Each line from the one with "-- stage by" through the last line of the records must be output exactly, both ends included.

START DATA FOR THE TASK

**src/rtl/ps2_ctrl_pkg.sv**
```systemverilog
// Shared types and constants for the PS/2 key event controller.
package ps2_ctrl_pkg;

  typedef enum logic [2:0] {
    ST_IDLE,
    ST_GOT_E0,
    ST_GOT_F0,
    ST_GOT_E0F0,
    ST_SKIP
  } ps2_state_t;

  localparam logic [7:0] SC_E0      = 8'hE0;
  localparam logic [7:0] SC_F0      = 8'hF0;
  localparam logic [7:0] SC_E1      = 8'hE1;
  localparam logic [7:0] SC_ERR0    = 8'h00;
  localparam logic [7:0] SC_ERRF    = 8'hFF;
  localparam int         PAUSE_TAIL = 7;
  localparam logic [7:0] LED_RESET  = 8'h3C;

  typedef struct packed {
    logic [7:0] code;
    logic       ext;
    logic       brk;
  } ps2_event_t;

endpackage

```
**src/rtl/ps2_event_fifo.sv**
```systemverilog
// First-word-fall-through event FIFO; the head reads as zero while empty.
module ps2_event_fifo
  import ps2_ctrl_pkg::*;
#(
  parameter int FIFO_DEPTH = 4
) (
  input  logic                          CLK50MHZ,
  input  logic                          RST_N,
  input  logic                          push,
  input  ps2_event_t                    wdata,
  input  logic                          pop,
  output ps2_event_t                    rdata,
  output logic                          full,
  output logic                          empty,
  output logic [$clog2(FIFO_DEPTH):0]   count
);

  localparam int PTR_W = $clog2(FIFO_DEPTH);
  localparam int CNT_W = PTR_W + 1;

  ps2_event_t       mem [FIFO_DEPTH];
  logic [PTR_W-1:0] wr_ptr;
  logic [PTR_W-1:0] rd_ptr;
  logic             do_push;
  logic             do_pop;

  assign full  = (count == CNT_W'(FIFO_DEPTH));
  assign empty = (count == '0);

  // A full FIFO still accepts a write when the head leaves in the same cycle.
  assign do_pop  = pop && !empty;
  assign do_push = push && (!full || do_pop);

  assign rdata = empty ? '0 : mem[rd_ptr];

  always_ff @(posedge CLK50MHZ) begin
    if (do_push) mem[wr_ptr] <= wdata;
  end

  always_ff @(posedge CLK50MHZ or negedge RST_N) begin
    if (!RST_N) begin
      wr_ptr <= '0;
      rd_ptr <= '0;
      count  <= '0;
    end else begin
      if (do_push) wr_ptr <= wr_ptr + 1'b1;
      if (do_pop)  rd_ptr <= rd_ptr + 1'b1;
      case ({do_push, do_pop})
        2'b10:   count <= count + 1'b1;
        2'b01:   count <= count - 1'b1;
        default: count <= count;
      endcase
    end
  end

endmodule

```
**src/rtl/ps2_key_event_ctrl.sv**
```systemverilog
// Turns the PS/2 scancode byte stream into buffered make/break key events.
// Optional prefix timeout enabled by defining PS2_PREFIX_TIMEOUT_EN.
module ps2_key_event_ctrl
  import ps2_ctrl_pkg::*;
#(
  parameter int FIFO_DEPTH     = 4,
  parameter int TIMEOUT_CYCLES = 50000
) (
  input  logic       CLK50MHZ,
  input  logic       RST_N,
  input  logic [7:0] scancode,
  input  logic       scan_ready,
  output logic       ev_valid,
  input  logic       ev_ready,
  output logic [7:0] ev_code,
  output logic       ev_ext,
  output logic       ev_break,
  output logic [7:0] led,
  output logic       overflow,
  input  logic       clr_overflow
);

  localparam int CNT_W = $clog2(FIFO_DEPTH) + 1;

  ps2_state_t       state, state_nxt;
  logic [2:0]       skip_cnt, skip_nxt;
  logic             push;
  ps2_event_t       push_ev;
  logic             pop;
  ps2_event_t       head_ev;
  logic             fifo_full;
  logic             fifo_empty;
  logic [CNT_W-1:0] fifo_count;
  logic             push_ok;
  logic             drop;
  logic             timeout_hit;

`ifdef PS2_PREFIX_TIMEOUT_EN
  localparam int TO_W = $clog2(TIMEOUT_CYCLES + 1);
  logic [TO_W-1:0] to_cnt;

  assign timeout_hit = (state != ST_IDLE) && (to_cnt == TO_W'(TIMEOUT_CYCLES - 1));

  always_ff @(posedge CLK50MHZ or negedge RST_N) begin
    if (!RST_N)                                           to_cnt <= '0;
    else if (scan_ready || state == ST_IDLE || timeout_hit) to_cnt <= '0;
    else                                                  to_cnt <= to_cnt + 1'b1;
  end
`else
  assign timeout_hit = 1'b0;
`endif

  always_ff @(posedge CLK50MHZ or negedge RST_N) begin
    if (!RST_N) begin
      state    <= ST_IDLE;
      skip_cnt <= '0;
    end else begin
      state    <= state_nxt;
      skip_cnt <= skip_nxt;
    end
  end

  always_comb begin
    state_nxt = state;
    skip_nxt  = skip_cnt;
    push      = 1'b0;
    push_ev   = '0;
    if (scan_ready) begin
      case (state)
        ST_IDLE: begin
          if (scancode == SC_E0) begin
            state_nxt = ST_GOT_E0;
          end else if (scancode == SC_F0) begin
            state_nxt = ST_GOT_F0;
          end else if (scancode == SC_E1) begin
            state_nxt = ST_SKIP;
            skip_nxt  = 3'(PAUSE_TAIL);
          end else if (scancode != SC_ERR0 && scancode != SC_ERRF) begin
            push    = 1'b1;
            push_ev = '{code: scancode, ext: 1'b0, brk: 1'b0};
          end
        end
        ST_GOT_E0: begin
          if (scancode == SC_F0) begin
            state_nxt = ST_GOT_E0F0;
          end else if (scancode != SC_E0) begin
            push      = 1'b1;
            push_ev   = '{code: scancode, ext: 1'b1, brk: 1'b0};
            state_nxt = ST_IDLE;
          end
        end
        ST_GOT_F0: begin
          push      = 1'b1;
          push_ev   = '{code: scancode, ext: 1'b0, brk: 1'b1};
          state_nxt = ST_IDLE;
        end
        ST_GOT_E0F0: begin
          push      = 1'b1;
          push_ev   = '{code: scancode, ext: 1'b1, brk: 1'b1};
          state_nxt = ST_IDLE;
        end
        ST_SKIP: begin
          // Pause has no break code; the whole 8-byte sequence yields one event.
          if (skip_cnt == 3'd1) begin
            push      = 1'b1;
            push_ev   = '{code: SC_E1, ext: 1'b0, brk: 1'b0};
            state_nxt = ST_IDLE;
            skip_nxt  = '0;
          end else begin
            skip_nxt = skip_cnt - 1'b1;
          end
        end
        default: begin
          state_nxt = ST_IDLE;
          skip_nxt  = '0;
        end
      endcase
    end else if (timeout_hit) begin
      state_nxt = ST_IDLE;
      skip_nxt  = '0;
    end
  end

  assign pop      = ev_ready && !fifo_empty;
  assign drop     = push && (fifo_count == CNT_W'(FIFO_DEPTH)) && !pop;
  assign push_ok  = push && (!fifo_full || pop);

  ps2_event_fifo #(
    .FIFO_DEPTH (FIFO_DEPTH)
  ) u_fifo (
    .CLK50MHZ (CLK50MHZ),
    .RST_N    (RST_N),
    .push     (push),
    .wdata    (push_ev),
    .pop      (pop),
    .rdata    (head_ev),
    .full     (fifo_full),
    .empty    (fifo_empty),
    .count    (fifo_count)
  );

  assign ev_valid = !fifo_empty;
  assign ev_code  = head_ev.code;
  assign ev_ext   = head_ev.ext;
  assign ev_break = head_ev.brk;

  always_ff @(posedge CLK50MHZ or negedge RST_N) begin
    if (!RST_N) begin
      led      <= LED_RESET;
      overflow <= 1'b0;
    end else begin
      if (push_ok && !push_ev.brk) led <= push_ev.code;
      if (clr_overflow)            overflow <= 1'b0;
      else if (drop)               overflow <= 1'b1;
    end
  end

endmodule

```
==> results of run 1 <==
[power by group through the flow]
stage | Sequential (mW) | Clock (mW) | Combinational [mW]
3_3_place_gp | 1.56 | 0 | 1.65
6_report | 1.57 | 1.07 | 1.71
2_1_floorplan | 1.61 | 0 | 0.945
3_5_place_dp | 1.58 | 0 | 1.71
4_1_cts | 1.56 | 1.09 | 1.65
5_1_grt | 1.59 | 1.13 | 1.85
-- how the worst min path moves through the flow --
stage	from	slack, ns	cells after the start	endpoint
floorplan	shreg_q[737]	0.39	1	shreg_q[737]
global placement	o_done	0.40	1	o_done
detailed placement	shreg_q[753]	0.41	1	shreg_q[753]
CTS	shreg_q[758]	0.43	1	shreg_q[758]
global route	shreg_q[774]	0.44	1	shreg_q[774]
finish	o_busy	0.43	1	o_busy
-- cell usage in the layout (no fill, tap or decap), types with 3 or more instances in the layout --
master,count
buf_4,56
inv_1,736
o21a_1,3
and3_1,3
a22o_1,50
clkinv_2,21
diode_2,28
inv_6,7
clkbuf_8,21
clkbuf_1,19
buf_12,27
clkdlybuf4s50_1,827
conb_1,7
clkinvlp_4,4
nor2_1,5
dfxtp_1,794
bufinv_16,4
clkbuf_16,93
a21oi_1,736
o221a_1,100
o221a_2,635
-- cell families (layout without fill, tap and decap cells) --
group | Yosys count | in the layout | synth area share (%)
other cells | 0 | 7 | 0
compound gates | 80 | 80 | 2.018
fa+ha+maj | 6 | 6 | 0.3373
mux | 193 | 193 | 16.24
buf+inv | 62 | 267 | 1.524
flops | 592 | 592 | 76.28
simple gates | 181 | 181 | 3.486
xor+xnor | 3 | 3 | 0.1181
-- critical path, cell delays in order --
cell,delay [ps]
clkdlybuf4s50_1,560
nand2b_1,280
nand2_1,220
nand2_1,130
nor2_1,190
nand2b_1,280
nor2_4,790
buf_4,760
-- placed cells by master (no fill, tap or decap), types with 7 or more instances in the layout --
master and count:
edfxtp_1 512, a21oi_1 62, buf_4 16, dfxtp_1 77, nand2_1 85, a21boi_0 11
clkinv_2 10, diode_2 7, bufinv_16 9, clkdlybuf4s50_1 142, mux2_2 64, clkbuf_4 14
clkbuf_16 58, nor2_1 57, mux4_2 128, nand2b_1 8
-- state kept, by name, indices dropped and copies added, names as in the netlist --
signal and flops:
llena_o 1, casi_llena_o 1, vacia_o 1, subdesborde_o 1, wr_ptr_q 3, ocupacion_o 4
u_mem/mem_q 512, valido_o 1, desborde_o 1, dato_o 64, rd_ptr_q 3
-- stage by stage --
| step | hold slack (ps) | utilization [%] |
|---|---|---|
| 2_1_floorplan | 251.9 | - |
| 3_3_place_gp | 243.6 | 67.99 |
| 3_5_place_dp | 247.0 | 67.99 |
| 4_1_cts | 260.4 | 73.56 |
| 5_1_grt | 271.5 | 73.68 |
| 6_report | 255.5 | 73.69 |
[config.mk]
export PLATFORM = sky130hd
export DESIGN_NAME = counter_sweep_ctrl
export DESIGN_NICKNAME = d
export VERILOG_FILES = /design/src/rtl/counter_sweep_ctrl.sv
export SDC_FILE = /design/constraint.sdc
export NUM_CORES = 1
export LEC_CHECK = 0
export BUFFER_PORTS_ARGS = -buffer_cell sky130_fd_sc_hd__buf_2
export CORE_MARGIN = 3
export CORE_UTILIZATION = 54
export CTS_BUF_LIST = sky130_fd_sc_hd__clkbuf_4
export DETAILED_ROUTE_END_ITERATION = 8
export PLACE_DENSITY_LB_ADDON = 0.15
export SETUP_SLACK_MARGIN = 0.15
export SLEW_MARGIN = 20
export SYNTH_ARGS = -nofsm -noshare
export SYNTH_HDL_FRONTEND = slang
export SYNTH_SLANG_ARGS = --single-unit
[constraint.sdc]
create_clock -name clock_n -period 2.95 [get_ports clock_n]
set_input_delay 0.1475 -clock clock_n [delete_from_list [all_inputs] [get_ports clock_n]]
set_output_delay 0.1475 -clock clock_n [all_outputs]
set_load 0.01 [all_outputs]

END DATA FOR THE TASK

* RESULT *
-- stage by stage --
| step | hold slack (ps) | utilization [%] |
|---|---|---|
| 2_1_floorplan | 251.9 | - |
| 3_3_place_gp | 243.6 | 67.99 |
| 3_5_place_dp | 247.0 | 67.99 |
| 4_1_cts | 260.4 | 73.56 |
| 5_1_grt | 271.5 | 73.68 |
| 6_report | 255.5 | 73.69 |
[config.mk]
export PLATFORM = sky130hd
export DESIGN_NAME = counter_sweep_ctrl
export DESIGN_NICKNAME = d
export VERILOG_FILES = /design/src/rtl/counter_sweep_ctrl.sv
export SDC_FILE = /design/constraint.sdc
export NUM_CORES = 1
export LEC_CHECK = 0
export BUFFER_PORTS_ARGS = -buffer_cell sky130_fd_sc_hd__buf_2
export CORE_MARGIN = 3
export CORE_UTILIZATION = 54
export CTS_BUF_LIST = sky130_fd_sc_hd__clkbuf_4
export DETAILED_ROUTE_END_ITERATION = 8
export PLACE_DENSITY_LB_ADDON = 0.15
export SETUP_SLACK_MARGIN = 0.15
export SLEW_MARGIN = 20
export SYNTH_ARGS = -nofsm -noshare
export SYNTH_HDL_FRONTEND = slang
export SYNTH_SLANG_ARGS = --single-unit
[constraint.sdc]
create_clock -name clock_n -period 2.95 [get_ports clock_n]
set_input_delay 0.1475 -clock clock_n [delete_from_list [all_inputs] [get_ports clock_n]]
set_output_delay 0.1475 -clock clock_n [all_outputs]
set_load 0.01 [all_outputs]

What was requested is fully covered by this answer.